Collected data:
From an optimization exercise on the open Yosys and OpenROAD flow, aimed at small area and a short achievable clock period; shortcuts taken in it are not production practice. The RTL was checked by simulation tests, not by an equivalence proof against the original design. No activity file was given, so power comes from the tool's default toggle rates.

Setup of JK:
## xf_add
module xf_add (
    input  wire         clk,
    input  wire         rst,
    input  wire         in_valid,
    input  wire [159:0] in_a,
    input  wire [159:0] in_b,
    output reg          out_valid,
    output reg  [159:0] out_s,
    output reg  [2:0]   out_flags    
);
==> module xf_add_front, before the edit <==
module xf_add_front (
    input  wire [159:0] a,
    input  wire [159:0] b,
    output wire         a_ge,     
    output wire [6:0]   n_ab,     
    output wire [6:0]   n_ba,     
    output wire         c_ab,     
    output wire         c_ba,     
    output wire [1:0]   cls,
    output wire         finite,
    output wire         sat,
    output wire         inex,
    output wire         invalid
);
    wire a_bad = (a[143:137] != 7'h00 && a[143:137] != 7'h7f) ||
                 (a[151:148] != 4'd0) || (a[159:152] != 8'd0);
    wire b_bad = (b[143:137] != 7'h00 && b[143:137] != 7'h7f) ||
                 (b[151:148] != 4'd0) || (b[159:152] != 8'd0);
    wire [1:0] a_cls = a_bad ? 2'd1 : a[145:144];
    wire [1:0] b_cls = b_bad ? 2'd1 : b[145:144];
    wire a_nan = (a_cls == 2'd1);
    wire b_nan = (b_cls == 2'd1);
    wire inf_mix = a_cls[1] & b_cls[1] & (a_cls[0] ^ b_cls[0]);
    assign finite  = (a_cls == 2'd0) & (b_cls == 2'd0);
    assign cls     = (a_nan | b_nan | inf_mix) ? 2'd1 :
                     (a_cls != 2'd0) ? a_cls : b_cls;
    assign invalid = a_bad | b_bad | (inf_mix & ~a_nan & ~b_nan);
    assign sat     = a[146] | b[146];
    assign inex    = a[147] | b[147];
    wire [9:0] ga = a[137:128];
    wire [9:0] gb = b[137:128];
    wire [7:0] dl_ab_w = {1'b0, ga[6:0]} - {1'b0, gb[6:0]};
    wire [7:0] dl_ba_w = {1'b0, gb[6:0]} - {1'b0, ga[6:0]};
    wire       bw_ab = dl_ab_w[7];
    wire       bw_ba = dl_ba_w[7];
    wire signed [3:0] dh0_ab = {ga[9], ga[9:7]} - {gb[9], gb[9:7]};
    wire signed [3:0] dh0_ba = {gb[9], gb[9:7]} - {ga[9], ga[9:7]};
    assign a_ge = bw_ab ? (dh0_ab >= 4'sd1) : (dh0_ab >= 4'sd0);
    assign c_ab = bw_ab ? (dh0_ab >= 4'sd2) : (dh0_ab >= 4'sd1);
    assign c_ba = bw_ba ? (dh0_ba >= 4'sd2) : (dh0_ba >= 4'sd1);
    assign n_ab = dl_ab_w[6:0];
    assign n_ba = dl_ba_w[6:0];
endmodule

(Task instructions): Select all lines with the word "signed" from the entries above.

(Exercise answer):
    wire signed [3:0] dh0_ab = {ga[9], ga[9:7]} - {gb[9], gb[9:7]};
    wire signed [3:0] dh0_ba = {gb[9], gb[9:7]} - {ga[9], ga[9:7]};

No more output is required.